Universal multilayer network embedding reveals a causal link between GABA neurotransmitter and cancer.

BACKGROUND

The volume and complexity of biological data have significantly increased in recent years, often represented as network models continue to increase at a rapid pace. However, drug discovery in the context of complex phenotypes are hampered by the difficulties inherent in producing machine learning algorithms that can integrate molecular-genetic, biochemical, physiological, and other diverse datasets. Recent developments have expanded network analysis techniques, such as network embedding, to effectively explore multilayer network structures. Multilayer networks, which incorporate various nodes and connections in formats such as multiplex, heterogeneous, and bipartite networks, provide an effective framework for merging diverse and multi-scale biological data sources. However, current network embedding methods face challenges and limitations in addressing the heterogeneity and diversity of these networks. Therefore, there is an essential need for the development of new network embedding methods to manage the complexity and diversity of multi-omics biological information effectively.

RESULTS

Here, we report a universal multilayer network embedding method MultiXVERSE, which is to the best of our knowledge the first one capable of handling any kind of multilayer network. We applied it to a molecular-drug-disease multiplex-heterogeneous network.

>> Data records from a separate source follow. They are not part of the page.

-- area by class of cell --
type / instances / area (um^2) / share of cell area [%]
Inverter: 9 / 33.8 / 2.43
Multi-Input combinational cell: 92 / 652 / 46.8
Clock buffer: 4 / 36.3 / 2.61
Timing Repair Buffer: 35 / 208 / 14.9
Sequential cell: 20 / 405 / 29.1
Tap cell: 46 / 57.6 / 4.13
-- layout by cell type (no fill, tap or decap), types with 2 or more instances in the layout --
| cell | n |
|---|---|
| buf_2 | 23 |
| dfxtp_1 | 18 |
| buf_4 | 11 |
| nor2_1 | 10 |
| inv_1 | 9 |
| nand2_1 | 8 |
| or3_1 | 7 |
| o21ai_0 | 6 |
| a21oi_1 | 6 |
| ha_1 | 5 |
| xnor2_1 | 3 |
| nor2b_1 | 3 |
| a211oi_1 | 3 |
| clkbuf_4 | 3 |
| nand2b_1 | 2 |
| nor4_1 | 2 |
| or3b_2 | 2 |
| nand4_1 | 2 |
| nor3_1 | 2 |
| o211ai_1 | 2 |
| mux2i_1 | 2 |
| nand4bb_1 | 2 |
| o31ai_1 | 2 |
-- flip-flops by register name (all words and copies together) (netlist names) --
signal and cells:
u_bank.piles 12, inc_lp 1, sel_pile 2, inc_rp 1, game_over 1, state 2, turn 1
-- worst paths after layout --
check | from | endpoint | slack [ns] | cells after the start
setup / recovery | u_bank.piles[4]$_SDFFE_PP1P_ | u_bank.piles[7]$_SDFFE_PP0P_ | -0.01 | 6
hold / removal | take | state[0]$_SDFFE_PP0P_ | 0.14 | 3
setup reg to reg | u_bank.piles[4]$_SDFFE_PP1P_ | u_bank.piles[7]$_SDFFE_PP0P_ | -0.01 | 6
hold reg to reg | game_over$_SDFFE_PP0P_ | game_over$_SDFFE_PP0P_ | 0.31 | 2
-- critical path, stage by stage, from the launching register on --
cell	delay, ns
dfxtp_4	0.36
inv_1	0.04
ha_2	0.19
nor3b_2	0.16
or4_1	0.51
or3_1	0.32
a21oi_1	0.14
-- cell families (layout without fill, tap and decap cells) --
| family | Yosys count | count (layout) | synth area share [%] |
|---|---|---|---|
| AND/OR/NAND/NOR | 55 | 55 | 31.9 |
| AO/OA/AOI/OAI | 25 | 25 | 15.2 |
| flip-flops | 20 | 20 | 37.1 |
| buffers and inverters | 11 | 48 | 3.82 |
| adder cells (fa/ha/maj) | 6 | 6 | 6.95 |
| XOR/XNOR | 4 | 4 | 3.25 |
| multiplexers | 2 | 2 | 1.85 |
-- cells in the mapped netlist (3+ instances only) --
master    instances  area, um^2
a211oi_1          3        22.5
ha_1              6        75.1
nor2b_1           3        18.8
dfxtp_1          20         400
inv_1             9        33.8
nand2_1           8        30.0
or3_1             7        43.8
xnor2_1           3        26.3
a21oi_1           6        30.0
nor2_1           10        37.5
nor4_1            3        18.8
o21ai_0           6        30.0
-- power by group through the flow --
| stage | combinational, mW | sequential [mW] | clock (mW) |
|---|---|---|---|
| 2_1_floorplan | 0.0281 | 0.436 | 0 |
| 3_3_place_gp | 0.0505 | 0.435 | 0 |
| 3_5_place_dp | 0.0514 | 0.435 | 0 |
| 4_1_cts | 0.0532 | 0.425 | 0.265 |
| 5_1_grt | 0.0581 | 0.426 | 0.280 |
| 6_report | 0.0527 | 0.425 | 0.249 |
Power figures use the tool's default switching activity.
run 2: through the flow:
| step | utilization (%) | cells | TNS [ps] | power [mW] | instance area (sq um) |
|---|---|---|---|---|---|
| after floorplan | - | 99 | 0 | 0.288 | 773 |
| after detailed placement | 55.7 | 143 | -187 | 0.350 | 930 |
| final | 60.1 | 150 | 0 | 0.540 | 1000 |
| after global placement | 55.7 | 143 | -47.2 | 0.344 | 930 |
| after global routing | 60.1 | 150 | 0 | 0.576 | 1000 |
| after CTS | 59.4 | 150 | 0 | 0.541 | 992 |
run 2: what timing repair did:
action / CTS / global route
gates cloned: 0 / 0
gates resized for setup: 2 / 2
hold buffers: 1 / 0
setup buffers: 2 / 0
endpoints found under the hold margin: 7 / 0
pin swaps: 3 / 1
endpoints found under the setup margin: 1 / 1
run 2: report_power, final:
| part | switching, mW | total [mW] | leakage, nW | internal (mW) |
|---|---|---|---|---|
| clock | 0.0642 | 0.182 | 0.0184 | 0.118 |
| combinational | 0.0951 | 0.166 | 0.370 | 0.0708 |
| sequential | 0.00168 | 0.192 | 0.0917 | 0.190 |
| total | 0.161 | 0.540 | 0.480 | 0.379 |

Our model made new predictions about a link between GABA and cancer that we verified experimentally in the Xenopus laevis model.

CONCLUSIONS

The development of MultiXVERSE represents a significant advancement in the integration and analysis of multilayer networks for biological research. By providing a universal, scalable framework for multilayer network embedding, MultiXVERSE enables the systematic exploration of molecular and phenotypic interactions across diverse biological contexts. Our experimental validation of the predicted link between GABA and cancer using Xenopus laevis underscores its capability to generate biologically meaningful hypotheses and accelerate breakthroughs in multi-omics research. Future directions include applying MultiXVERSE to additional multi-omics datasets and integrating it with high-throughput experimental pipelines for systematic hypothesis generation and validation, particularly in drug discovery. Beyond its biological applications, MultiXVERSE is a versatile tool that can be utilized for analyzing multilayer networks in a wide range of fields, including social sciences and other complex systems. By offering a universal framework, MultiXVERSE paves the way for novel insights and interdisciplinary collaborations in multilayer network research.